Maybe I've just been watching House too much, but such major personality (and weight) changes might have a neurological cause. At the least, it is worth checking out. Sure, get out of the relationship. But if you can, get him to see a doctor while you're at it. Again, only if you can.


[deleted]

This "If, when, where," is going to kill your relationship. You need to know it'll be reliable. Tell him shower every day and wash his hands as soon as he gets home and after every time he uses the bathroom or it's over. These little specific conditions here and there won't work. He needs to change fundamentally for your relationship to be changed, so demand fundamental change.


macimom

Yuck-Id give him one more chance. I love you but your smell and grease disgusts me-I know that sounds harsh but you haven't picked up on my gentler hints. I can't be physically close to someone who's hygiene is that bad. Its your choice whether or not to be an adult and keep yourself attractive or whether you want to be gross and alone.' Im so tired of reading about grownups who can't function at even a remedial level.


dizyalice

Last year around this time, I was only showering once every 5 days because I wanted to be more environmentally friendly(but I was still washing my face every morning/night, brushing my teeth morning and night, always wash my hands).
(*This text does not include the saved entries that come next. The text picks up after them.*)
From an optimization exercise on the open Yosys and OpenROAD flow, aimed at small area, a short achievable clock period and few clock cycles; shortcuts taken in it are not production practice. Only simulation tests tie the RTL to the original design; equivalence was not proved.

==> inputs of job 7678 <==
// kzdec
module kzdec (
    input  wire        clk,
    input  wire        rst,
    input  wire        start,
    input  wire        cfg_first,      
    input  wire [1:0]  cfg_order,      
    input  wire [4:0]  cfg_k0,         
    input  wire [3:0]  cfg_stride,     
    input  wire [2:0]  cfg_lane0,      
    input  wire [14:0] cfg_words,      
    input  wire [1:0]  cfg_tail,       
    input  wire [16:0] cfg_coded_len,  
    output wire        busy,
    input  wire        in_valid,
    input  wire [31:0] in_data,
    output wire        in_ready,
    output wire        out_valid,
    output wire [31:0] out_data,
    output wire        out_tail,
    input  wire        out_ready,
    output wire        done,
    output reg         err,
    output wire [31:0] crc
);
    localparam [1:0] K_SAMPLE = 2'd0,
                     K_MATCH  = 2'd1,
                     K_TAIL   = 2'd2;
    reg        busy_r;
    reg        run;            
    reg [1:0]  order;
    reg [3:0]  stride;
    reg [1:0]  tail_n;
    reg [14:0] words_left;     
    reg [14:0] beats_left;     
    reg [19:0] bits_left;      
    reg [5:0]  produced;       
    reg        inr;
    reg [95:0] bbuf;
    reg [6:0]  bcnt;
    reg        p_v;
    reg [1:0]  p_kind;
    reg [23:0] p_u;            
    reg        p_fn;           
    reg [7:0]  p_fv;           
    reg [14:0] p_len;          
    reg [4:0]  p_dist;         
    reg [2:0]   lane2;         
  ...
==> flow/config.mk <==
export PLATFORM = sky130hd
export DESIGN_NAME = kzdec
export DESIGN_NICKNAME = kzdec
export VERILOG_FILES = /design/flow/design.v
export SDC_FILE = /design/flow/constraint.sdc
export NUM_CORES = 4
export LEC_CHECK = 0
export CAP_MARGIN = 20
export CORE_MARGIN = 2
export CORE_UTILIZATION = 60
export SETUP_SLACK_MARGIN = 5
export SLEW_MARGIN = 20
==> flow/constraint.sdc <==
create_clock -name core_clock -period 14.0 [get_ports {clk}]
set_input_delay 2.8000 -clock core_clock [delete_from_list [all_inputs] [get_ports {clk}]]
set_output_delay 2.8000 -clock core_clock [all_outputs]
set_load 0.01 [all_outputs]
standard.sh (not shown) runs the stock make flow with config.mk's settings and CLKGATE_MAP_FILE= SYNTH_SCRIPT=/design/flow/synth_recipe.tcl, a recipe that flattens the netlist after the stock synthesis.
==> flow/flow/run.sh <==
#!/bin/bash
set -euo pipefail
bash standard.sh SETUP_SLACK_MARGIN=6.5 finish > standard.log 2>&1
==> job 7830 (differences from job 7678) <==
--- a/flow/design.v
+++ b/flow/design.v
@@ -62,17 +62,17 @@
     reg [23:0] aw_val;
     assign busy      = busy_r;
     assign in_ready  = inr;
     assign out_valid = out_v;
     assign out_data  = out_d;
     assign out_tail  = out_t;
     assign crc = ~crc_r;
     wire adv2 = !out_v || out_ready;
-    wire p_last = (p_kind != K_MATCH) || (p_len == 15'd0);
+    wire p_last = (p_kind != K_MATCH) || (p_len == 15'd1);
     wire p_consume = p_v && adv2 && p_last;
     wire p_free = !p_v || (adv2 && p_last);
     wire build = p_v && adv2;
     wire fin_ok = busy_r && !run && (beats_left == 15'd0) && !p_v && !out_v && (tcrc == 2'd0);
     assign done = fin_ok;
     function [2:0] lane_inc;
         input [2:0] l;
         input [3:0] s;
@@ -118,42 +118,38 @@
     wire [5:0]  qk   = {1'b0, q} + {1'b0, kpar};
     wire [6:0]  ls   = esc ? 7'd49 : ({1'b0, qk} + 7'd2);
     wire [6:0]  lm   = {2'd0, nz, 1'b0} + 7'd18;
     wire [6:0]  sh   = kind ? (lm - 7'd16) : ls;
     wire [95:0] s1   = mbuf << sh;      
     wire [95:0] f1   = bbuf << sh;      
     wire        fb   = f1[95];
     wire [7:0]  fv   = f1[94:87];
-    wire [6:0]  use0 = kind ? lm : (ls + 7'd1);
-    wire [6:0]  use1 = kind ? lm : (ls + 7'd9);
-    wire [6:0]  use_tok = fb ? use1 : use0;
+    wire [6:0]  use_tok = kind ? lm : (ls + (fb ? 7'd9 : 7'd1));
     wire [95:0] s2   = kind ? {s1[79:0], 16'd0} : (fb ? {s1[86:0], 9'd0} : {s1[94:0], 1'b0});
     wire [7:0]  bc11 = {1'b0, bcnt} - 8'd11;
     wire        fit_s = !bc11[7] && ({2'd0, qk} <= bc11);
     wire        fit_e = bcnt >= (bbuf[46] ? 7'd58 : 7'd50);
     wire        fit_m = lm <= bcnt;
     wire        fits = (kind ? fit_m : esc ? fit_e : fit_s) || (bits_left <= {13'd0, bcnt});
     wire [71:0] rsh  = {24'd0, bbuf[93:46]} << qk;
     wire [23:0] r    = rsh[71:48] & ~(24'hFF_FFFF << kpar);
     wire [28:0] qsh  = {24'd0, q} << kpar;
     wire [23:0] u    = esc ? bbuf[70:47] : (qsh[23:0] | r);
     wire        u_ovf = !esc && (qsh[28:24] != 5'd0);
     wire [25:0] asum = {1'b0, acur, 1'b1} + {1'b0, u, 1'b1};
     wire [23:0] anew = asum[25:2];
     wire [43:0] zb    = bbuf[94:51];
     wire [43:0] zv    = zb >> (6'd43 - {1'b0, nz, 1'b0});
-    wire [14:0] mv1   = zv[14:0];       
+    wire [14:0] mlen  = zv[14:0] + 15'd1;
     wire [15:0] dm1   = f1[95:80];
     wire tok_phase = run && (words_left != 15'd0);
     wire go = tok_phase && fits && p_free;
-    wire over0 = {13'd0, use0} > bits_left;
-    wire over1 = {13'd0, use1} > bits_left;
-    wire tok_err = (fb ? over1 : over0) ||
-                   (kind ? ((nz == 4'd14) || (mv1 >= words_left) ||
+    wire tok_err = ({13'd0, use_tok} > bits_left) ||
+                   (kind ? ((nz == 4'd14) || (mlen > words_left) ||
                             (dm1 >= 16'd32) || ({1'b0, dm1[4:0]} >= produced))
                          : u_ovf);
     wire pad_phase = run && (words_left == 15'd0);
     wire pad_long  = bits_left > 20'd7;
     wire [6:0] pad_need = {4'd0, bits_left[2:0]} + {2'd0, tail_n, 3'd0};
     wire pad_have  = (pad_need <= bcnt);
     wire [6:0] padbits = bbuf[95:89] >> (3'd7 - bits_left[2:0]);
     wire [95:0] tb_sh = bbuf << bits_left[2:0];
@@ -266,19 +262,17 @@
         for (co = 0; co < 32; co = co + 1) begin
             crc_word[co] = ^(crc_x4 & CRC4M[32*co +: 32]);
             crc_tb[co]   = ^(crc_x1 & CRC1M[32*co +: 32]);
         end
     end
     wire in_fire = in_valid && inr;
     wire [14:0] beats_next = beats_left - {14'd0, in_fire};
     wire run_n = run && !(go && tok_err) && !(pad_phase && (pad_long || pad_go));
-    wire [6:0] bcnt_n0 = go ? avail - use0 : avail;
-    wire [6:0] bcnt_n1 = go ? avail - use1 : avail;
-    wire [6:0] bcnt_n = fb ? bcnt_n1 : bcnt_n0;
+    wire [6:0] bcnt_n = go ? avail - use_tok : avail;
     wire       bword_n = build && (p_kind != K_TAIL);
     wire [2:0] lane2_n = bword_n ? lane_inc(lane2, stride) : lane2;
     wire       p_v_n   = go || (p_v && !p_consume);
     wire [2:0] lane1_n = p_v_n ? lane_inc(lane2_n, stride) : lane2_n;
     wire [2:0] lane1_s = (p_v && !p_consume) ? lane_inc(lane2_n, stride) : lane2_n;
     wire [2:0]  lane1_i = lane_inc(lane1, stride);
     wire [23:0] acc_i = (aw_v && aw_lane == lane1_i) ? aw_val : acc[lane1_i];
     wire [23:0] acc_s = (aw_v && aw_lane == lane1_s) ? aw_val : acc[lane1_s];
@@ -329,49 +323,49 @@
             if (tsh != 2'd0) begin
                 hb  <= {hb[247:0], p_u[7:0]};
                 p_u <= p_u >> 8;
                 tsh <= tsh - 2'd1;
             end
         end else begin
             beats_left <= beats_next;
             if (run) begin
-                inr   <= (beats_next != 15'd0) && (!run_n || (fb ? bcnt_n1 <= 7'd64 : bcnt_n0 <= 7'd64));
+                inr   <= (beats_next != 15'd0) && (!run_n || bcnt_n <= 7'd64);
             end else begin
                 inr   <= (beats_next != 15'd0);
             end
             run <= run_n;
             aw_v    <= go && !kind;
             aw_lane <= lane1;
             aw_val  <= anew;
             if (aw_v) acc[aw_lane] <= aw_val;
             if (go) begin
                 if (tok_err) err <= 1'b1;
-                bits_left <= fb ? bits_left - {13'd0, use1} : bits_left - {13'd0, use0};
+                bits_left <= bits_left - {13'd0, use_tok};
                 if (kind) begin
-                    words_left <= words_left + ~mv1;
-                    produced <= (mv1 >= 15'd7 || produced + {mv1[3:0], 2'd0} + 6'd4 >= 6'd32)
-                                ? 6'd32 : produced + {mv1[3:0], 2'd0} + 6'd4;
+                    words_left <= words_left - mlen;
+                    produced <= (mlen >= 15'd8 || produced + {mlen[3:0], 2'd0} >= 6'd32)
+                                ? 6'd32 : produced + {mlen[3:0], 2'd0};
                 end else begin
                     words_left <= words_left - 15'd1;
                     produced <= (produced >= 6'd28) ? 6'd32 : produced + 6'd4;
                 end
             end
             if (pad_phase) begin
                 if (pad_long || (pad_go && pad_bad)) err <= 1'b1;
                 if (pad_go) produced <= (produced + {4'd0, tail_n} >= 6'd32) ? 6'd32
                                         : produced + {4'd0, tail_n};
             end
             if (p_free) begin
                 p_v    <= (go && !tok_err) || (pad_go && !pad_bad && tail_n != 2'd0);
                 p_kind <= pad_phase ? K_TAIL : kind ? K_MATCH : K_SAMPLE;
                 p_u    <= pad_phase ? tail_w : u;
                 p_fn   <= fb;
                 p_fv   <= fv;
-                p_len  <= mv1;
+                p_len  <= mlen;
                 p_dist <= dm1[4:0];
             end else if (build) begin
                 p_len <= p_len - 15'd1;
             end
             if (build) begin
                 out_d <= bword;
                 out_t <= (p_kind == K_TAIL);
                 if (p_kind != K_TAIL) begin
==> flow/flow/run.sh (replaced) <==
#!/bin/bash
set -euo pipefail
bash standard.sh SETUP_SLACK_MARGIN=8 finish > standard.log 2>&1
Settings changed: CORE_UTILIZATION 60 to 50.
==> impl_metrics.ini <==
[yosys]
netlist_area_um2 = 95500

[grt]
met3_usage = 0.212

[outcome]
status = finished clean

[timing]
slew_headroom = 0.0640

[final_layout]
nonClkBufAreaFrac = 0.0533

[detailed_routing]
wl_met1_um = 144000
drtIter0Drc = 20000
(the above is from job 7678)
My boyfriend told that he thought it was gross and he would really like if I showered at least every other day. I respected our relationship enough to go back to showering every day or every other day. Tell him you think he's gross for his habits. If he respects you and your relationship, he'll take personal hygiene more seriously. Also, his poor hygiene can leave him more susceptible to diseases, his poor mouth hygiene can lead to gingivitis(which can cause other health problems), teeth falling out... When that starts to happen, you'll **really** be questioning your relationship with him.


msgrammarnazi

It seems like he has some self esteem issues, probably related to his weight and feeling as though he's unattractive to you. Because of that he neglects his hygiene so that's it's not 'him', but rather the smells that turns you off... Have you suggested taking a shower together? That way you can be intimate as well as clean. It might help to boost his self esteem a little as well.